IFN-γ protects the human blood-brain barrier from Toxoplasma gondii-mediated dysfunction via CCL2 suppression

Abstract

The obligate intracellular parasite Toxoplasma gondii infects nearly one-third of the global population, yet its impact on human blood-brain barrier (BBB) function remains poorly defined. In this study, we use human induced pluripotent stem cell-derived (iPSC) brain-like microvascular endothelial cells (BMECs), a physiologically relevant BBB model, to investigate if T. gondii infection directly compromises barrier integrity. We show that infection induces robust monocyte chemotactic protein-1 (also known as CCL2) secretion from BMECs, and that CCL2 itself serves as a previously unrecognized driver of BBB dysfunction.
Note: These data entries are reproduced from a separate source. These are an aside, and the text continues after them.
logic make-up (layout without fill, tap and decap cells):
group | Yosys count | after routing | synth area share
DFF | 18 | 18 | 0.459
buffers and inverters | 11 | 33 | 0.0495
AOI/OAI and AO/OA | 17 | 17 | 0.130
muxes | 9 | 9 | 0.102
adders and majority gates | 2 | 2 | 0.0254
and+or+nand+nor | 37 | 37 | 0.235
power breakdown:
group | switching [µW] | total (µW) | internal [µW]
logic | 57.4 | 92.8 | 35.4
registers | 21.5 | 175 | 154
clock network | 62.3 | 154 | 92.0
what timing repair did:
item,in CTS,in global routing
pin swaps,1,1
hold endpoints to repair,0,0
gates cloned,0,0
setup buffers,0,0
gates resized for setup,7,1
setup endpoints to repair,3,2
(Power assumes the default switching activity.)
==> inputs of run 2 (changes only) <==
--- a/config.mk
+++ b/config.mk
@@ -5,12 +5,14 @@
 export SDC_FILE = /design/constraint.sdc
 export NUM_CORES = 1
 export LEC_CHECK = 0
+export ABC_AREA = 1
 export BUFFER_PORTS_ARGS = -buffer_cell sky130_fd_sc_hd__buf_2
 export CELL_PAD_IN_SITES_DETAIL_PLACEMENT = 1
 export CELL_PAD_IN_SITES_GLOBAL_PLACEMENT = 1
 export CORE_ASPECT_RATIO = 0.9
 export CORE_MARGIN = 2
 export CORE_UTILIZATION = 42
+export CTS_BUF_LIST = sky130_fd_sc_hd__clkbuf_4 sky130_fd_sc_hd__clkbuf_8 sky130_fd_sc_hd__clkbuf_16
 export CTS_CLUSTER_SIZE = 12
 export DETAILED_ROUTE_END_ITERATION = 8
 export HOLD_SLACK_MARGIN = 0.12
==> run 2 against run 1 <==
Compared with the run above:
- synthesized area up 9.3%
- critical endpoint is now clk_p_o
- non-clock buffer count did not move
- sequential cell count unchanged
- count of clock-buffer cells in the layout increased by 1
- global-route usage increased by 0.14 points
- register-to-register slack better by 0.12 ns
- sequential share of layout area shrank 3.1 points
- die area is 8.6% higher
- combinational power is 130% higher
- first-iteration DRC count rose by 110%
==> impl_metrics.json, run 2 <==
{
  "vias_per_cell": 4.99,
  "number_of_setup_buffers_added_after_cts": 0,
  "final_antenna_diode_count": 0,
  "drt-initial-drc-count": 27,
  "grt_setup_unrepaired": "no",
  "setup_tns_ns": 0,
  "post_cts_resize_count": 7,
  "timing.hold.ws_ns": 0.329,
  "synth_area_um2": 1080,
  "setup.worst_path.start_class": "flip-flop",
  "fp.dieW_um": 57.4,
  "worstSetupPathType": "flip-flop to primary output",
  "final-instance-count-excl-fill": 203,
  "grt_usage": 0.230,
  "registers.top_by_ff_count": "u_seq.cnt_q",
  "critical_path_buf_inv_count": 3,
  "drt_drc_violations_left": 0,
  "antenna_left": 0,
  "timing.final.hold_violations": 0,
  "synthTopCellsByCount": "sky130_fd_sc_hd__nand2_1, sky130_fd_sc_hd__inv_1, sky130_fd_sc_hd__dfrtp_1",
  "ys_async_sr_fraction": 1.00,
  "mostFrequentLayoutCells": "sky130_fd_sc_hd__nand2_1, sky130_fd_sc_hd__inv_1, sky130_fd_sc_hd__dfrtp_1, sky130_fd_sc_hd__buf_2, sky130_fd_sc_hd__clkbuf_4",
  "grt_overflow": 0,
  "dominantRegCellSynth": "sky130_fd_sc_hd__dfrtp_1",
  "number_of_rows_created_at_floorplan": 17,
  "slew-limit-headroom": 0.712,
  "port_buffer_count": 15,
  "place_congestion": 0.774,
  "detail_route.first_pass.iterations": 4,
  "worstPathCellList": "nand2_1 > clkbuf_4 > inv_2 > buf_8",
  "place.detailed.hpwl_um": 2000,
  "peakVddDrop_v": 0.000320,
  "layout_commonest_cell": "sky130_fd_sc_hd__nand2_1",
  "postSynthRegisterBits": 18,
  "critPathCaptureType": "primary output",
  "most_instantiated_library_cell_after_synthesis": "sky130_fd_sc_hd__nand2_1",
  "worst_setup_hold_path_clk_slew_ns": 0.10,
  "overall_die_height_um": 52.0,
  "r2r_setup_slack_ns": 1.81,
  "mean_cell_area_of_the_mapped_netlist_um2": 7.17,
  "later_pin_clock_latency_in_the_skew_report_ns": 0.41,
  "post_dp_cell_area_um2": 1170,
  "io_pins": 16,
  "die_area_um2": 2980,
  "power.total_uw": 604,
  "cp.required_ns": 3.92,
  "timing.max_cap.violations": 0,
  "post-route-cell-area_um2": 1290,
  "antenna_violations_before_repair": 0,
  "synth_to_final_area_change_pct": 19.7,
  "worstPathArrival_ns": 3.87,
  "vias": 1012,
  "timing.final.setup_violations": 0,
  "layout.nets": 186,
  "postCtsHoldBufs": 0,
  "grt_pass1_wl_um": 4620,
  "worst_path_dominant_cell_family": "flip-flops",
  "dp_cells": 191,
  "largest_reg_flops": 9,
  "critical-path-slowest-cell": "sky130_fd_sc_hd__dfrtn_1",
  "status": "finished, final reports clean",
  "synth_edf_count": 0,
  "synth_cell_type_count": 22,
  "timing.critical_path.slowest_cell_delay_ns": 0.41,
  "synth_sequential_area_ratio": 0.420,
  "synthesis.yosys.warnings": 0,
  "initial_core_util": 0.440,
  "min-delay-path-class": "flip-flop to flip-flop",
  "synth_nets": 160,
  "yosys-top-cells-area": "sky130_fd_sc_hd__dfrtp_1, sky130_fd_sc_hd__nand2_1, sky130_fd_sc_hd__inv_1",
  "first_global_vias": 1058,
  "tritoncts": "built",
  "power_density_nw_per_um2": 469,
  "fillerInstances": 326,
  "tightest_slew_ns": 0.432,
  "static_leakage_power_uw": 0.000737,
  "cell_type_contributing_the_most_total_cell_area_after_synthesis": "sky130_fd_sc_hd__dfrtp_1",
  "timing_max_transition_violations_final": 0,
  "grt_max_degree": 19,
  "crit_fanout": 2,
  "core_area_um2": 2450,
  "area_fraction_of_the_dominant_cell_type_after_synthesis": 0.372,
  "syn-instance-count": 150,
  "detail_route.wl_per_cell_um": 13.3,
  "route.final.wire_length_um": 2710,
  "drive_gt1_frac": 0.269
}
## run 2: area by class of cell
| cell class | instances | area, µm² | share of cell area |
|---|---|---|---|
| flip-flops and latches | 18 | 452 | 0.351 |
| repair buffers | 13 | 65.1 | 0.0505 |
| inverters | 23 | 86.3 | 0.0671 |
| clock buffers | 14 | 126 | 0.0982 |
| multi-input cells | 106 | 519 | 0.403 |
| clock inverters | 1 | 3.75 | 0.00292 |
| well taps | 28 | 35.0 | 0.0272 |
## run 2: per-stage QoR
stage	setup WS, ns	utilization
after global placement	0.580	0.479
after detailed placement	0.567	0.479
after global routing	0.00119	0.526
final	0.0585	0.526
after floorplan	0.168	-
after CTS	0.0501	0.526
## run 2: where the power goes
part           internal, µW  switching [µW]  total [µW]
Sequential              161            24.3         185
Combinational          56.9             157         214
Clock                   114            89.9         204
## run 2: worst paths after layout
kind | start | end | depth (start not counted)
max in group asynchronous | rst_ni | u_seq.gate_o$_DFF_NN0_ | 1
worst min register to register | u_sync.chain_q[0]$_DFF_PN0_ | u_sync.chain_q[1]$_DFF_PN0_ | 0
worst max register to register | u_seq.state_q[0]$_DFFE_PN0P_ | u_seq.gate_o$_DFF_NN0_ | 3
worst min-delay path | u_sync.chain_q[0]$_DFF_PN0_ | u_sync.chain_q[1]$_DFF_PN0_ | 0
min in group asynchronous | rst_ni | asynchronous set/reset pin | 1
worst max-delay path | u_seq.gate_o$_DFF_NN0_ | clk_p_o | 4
===== config.mk =====
export PLATFORM = sky130hd
export DESIGN_NAME = flash_cmd_seq
export DESIGN_NICKNAME = d
export VERILOG_FILES = /design/src/rtl/flash_cmd_pkg.sv /design/src/rtl/flash_seq_fsm.sv /design/src/rtl/flash_busy_timer.sv /design/src/rtl/flash_status_gen.sv /design/src/rtl/flash_cell_array.sv /design/src/rtl/flash_cmd_seq.sv
export SDC_FILE = /design/constraint.sdc
export NUM_CORES = 1
export LEC_CHECK = 0
export ABC_CLOCK_PERIOD_IN_PS = 3300
export BUFFER_PORTS_ARGS = -buffer_cell sky130_fd_sc_hd__buf_2
export CORE_MARGIN = 2
export CORE_UTILIZATION = 28
export DETAILED_ROUTE_END_ITERATION = 7
export PLACE_DENSITY = 0.46
export SLEW_MARGIN = 40
export SYNTH_ARGS = -nofsm -noshare
export SYNTH_HDL_FRONTEND = slang
export SYNTH_HIERARCHICAL = 1
export SYNTH_SLANG_ARGS = --single-unit

===== constraint.sdc =====
create_clock -name clk_i -period 3.3 [get_ports clk_i]
set_clock_uncertainty 0.2 [all_clocks]
set_input_delay 0.66 -clock clk_i [delete_from_list [all_inputs] [get_ports clk_i]]
set_output_delay 0.66 -clock clk_i [all_outputs]
set_load 0.02 [all_outputs]
[config.mk]
export PLATFORM = sky130hd
export DESIGN_NAME = trig_sampler
export DESIGN_NICKNAME = d
export VERILOG_FILES = /design/src/rtl/trig_sampler_pkg.sv /design/src/rtl/seq_fifo.sv /design/src/rtl/noise_gen.sv /design/src/rtl/trig_sampler.sv
export SDC_FILE = /design/constraint.sdc
export NUM_CORES = 2
export LEC_CHECK = 0
export ABC_AREA = 1
export CORE_ASPECT_RATIO = 1.1
export CORE_MARGIN = 1
export CORE_UTILIZATION = 30
export DETAILED_ROUTE_END_ITERATION = 12
export PLACE_DENSITY = 0.41
export SYNTH_ARGS = -nofsm -noshare
export SYNTH_HDL_FRONTEND = slang
export SYNTH_HIERARCHICAL = 1
export SYNTH_SLANG_ARGS = --single-unit
[constraint.sdc]
create_clock -name clk -period 51.6 [get_ports clk]
set_clock_uncertainty 0.1 [all_clocks]
set_input_delay 5.16 -clock clk [delete_from_list [all_inputs] [get_ports clk]]
set_output_delay 5.16 -clock clk [all_outputs]
set_load 0.01 [all_outputs]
Notably, interferon-gamma (IFN-γ) limits BMEC-derived CCL2 release and protects against parasite-mediated barrier damage. These findings identify an IFN-γ-dependent, BMEC-intrinsic defense mechanism that helps preserve central nervous system (CNS) integrity during infection. Collectively, this work establishes a mechanistic foundation for understanding how T. gondii disrupts the human BBB and reveals a novel protective role for IFN-γ in mitigating CNS barrier dysfunction.